TASK TO CARRY OUT
Word for word, return the lines from the start of the entries below through the line that has "[inputs] beta vs alpha".

──────── EXCERPTED DATA

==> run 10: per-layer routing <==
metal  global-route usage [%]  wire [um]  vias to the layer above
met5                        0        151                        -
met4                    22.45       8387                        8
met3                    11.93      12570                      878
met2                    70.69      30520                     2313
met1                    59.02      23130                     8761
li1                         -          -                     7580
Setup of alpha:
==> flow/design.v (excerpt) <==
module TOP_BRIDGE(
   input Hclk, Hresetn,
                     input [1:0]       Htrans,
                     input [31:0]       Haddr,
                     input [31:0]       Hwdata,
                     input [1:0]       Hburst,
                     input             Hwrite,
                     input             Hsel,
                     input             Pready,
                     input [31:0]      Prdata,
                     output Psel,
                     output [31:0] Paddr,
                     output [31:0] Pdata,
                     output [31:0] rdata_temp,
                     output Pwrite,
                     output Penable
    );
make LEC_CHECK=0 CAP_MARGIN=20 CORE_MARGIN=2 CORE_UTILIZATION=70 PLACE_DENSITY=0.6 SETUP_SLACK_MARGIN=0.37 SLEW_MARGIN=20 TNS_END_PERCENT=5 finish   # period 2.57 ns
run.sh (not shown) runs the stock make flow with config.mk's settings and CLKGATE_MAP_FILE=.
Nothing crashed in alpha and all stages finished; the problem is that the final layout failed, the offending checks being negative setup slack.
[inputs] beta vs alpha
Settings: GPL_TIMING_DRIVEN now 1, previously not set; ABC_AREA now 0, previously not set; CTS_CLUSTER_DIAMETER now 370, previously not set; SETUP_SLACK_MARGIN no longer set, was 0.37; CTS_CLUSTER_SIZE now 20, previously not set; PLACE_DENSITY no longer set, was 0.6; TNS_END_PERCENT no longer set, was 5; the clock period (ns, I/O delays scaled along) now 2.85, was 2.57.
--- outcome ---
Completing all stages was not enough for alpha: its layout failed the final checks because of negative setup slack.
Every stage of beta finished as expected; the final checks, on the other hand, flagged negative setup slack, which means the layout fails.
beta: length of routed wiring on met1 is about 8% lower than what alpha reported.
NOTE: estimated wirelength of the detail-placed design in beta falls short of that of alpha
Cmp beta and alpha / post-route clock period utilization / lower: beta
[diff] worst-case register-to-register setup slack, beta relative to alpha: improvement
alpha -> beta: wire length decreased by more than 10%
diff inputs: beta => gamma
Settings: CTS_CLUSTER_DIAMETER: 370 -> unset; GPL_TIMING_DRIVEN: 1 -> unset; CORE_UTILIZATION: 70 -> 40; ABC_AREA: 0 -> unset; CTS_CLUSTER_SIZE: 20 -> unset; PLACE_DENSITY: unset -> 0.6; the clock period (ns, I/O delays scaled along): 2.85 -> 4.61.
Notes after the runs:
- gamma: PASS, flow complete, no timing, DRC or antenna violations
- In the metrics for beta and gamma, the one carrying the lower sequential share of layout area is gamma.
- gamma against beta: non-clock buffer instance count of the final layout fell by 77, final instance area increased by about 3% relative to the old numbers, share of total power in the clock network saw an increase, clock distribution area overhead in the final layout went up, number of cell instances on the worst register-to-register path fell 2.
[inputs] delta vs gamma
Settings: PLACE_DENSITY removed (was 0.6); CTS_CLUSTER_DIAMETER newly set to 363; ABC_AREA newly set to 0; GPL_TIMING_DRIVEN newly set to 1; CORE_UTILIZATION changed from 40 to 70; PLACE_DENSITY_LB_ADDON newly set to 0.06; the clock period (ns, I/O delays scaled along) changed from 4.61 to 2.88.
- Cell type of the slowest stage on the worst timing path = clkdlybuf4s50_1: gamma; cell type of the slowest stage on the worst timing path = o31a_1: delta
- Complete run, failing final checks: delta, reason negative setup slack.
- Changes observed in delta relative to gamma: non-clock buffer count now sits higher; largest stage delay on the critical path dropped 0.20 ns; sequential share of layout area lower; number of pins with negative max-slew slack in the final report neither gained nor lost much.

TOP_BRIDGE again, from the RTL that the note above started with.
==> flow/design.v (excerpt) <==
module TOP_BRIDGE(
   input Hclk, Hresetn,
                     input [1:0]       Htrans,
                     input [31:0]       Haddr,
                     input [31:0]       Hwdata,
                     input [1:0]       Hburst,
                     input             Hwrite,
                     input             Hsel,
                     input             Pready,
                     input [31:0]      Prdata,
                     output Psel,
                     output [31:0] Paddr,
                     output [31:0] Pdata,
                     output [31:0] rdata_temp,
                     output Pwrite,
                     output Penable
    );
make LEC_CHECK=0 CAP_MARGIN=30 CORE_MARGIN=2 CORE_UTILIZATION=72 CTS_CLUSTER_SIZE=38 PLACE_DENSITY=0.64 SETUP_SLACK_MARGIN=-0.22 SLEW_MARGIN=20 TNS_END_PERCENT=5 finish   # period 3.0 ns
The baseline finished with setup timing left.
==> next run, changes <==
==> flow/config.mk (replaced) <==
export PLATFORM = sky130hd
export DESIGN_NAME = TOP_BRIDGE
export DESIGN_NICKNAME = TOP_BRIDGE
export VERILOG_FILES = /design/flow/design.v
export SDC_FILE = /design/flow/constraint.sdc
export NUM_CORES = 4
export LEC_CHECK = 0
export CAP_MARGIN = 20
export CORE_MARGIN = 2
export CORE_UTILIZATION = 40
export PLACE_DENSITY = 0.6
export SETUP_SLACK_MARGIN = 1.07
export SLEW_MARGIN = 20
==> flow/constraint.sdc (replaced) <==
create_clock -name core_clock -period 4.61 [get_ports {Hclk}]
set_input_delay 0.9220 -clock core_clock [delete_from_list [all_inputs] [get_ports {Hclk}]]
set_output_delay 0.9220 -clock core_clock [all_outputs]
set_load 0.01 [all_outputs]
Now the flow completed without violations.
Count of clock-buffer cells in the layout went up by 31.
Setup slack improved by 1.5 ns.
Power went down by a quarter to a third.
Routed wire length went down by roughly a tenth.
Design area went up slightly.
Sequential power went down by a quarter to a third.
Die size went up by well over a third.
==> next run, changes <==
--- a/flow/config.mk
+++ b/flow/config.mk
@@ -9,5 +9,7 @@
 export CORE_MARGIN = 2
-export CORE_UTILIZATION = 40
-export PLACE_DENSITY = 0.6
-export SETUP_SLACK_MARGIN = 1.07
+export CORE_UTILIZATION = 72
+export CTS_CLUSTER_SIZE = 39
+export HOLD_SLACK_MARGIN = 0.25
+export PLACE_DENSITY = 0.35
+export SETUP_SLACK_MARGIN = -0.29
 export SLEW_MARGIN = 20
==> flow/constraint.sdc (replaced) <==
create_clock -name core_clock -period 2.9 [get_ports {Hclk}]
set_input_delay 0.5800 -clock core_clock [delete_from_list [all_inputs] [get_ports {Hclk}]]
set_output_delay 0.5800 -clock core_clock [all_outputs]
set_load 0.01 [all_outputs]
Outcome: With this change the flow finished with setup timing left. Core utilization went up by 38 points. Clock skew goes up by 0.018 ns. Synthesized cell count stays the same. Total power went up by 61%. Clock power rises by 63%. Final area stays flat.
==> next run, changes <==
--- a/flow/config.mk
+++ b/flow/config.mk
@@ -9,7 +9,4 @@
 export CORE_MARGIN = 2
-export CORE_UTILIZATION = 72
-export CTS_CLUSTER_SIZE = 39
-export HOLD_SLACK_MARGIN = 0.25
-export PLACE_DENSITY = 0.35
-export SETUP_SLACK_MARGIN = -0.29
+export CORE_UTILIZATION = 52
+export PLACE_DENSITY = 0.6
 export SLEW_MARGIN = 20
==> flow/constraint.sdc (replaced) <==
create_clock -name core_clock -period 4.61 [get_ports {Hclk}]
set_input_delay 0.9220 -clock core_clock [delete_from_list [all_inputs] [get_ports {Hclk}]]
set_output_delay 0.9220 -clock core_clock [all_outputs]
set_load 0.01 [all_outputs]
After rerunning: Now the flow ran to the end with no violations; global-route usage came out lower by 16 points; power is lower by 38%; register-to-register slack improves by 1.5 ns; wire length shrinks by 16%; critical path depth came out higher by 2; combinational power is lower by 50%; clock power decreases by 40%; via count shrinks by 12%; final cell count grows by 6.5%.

────────────────

EXPECTED ANSWER
==> run 10: per-layer routing <==
metal  global-route usage [%]  wire [um]  vias to the layer above
met5                        0        151                        -
met4                    22.45       8387                        8
met3                    11.93      12570                      878
met2                    70.69      30520                     2313
met1                    59.02      23130                     8761
li1                         -          -                     7580
Setup of alpha:
==> flow/design.v (excerpt) <==
module TOP_BRIDGE(
   input Hclk, Hresetn,
                     input [1:0]       Htrans,
                     input [31:0]       Haddr,
                     input [31:0]       Hwdata,
                     input [1:0]       Hburst,
                     input             Hwrite,
                     input             Hsel,
                     input             Pready,
                     input [31:0]      Prdata,
                     output Psel,
                     output [31:0] Paddr,
                     output [31:0] Pdata,
                     output [31:0] rdata_temp,
                     output Pwrite,
                     output Penable
    );
make LEC_CHECK=0 CAP_MARGIN=20 CORE_MARGIN=2 CORE_UTILIZATION=70 PLACE_DENSITY=0.6 SETUP_SLACK_MARGIN=0.37 SLEW_MARGIN=20 TNS_END_PERCENT=5 finish   # period 2.57 ns
run.sh (not shown) runs the stock make flow with config.mk's settings and CLKGATE_MAP_FILE=.
Nothing crashed in alpha and all stages finished; the problem is that the final layout failed, the offending checks being negative setup slack.
[inputs] beta vs alpha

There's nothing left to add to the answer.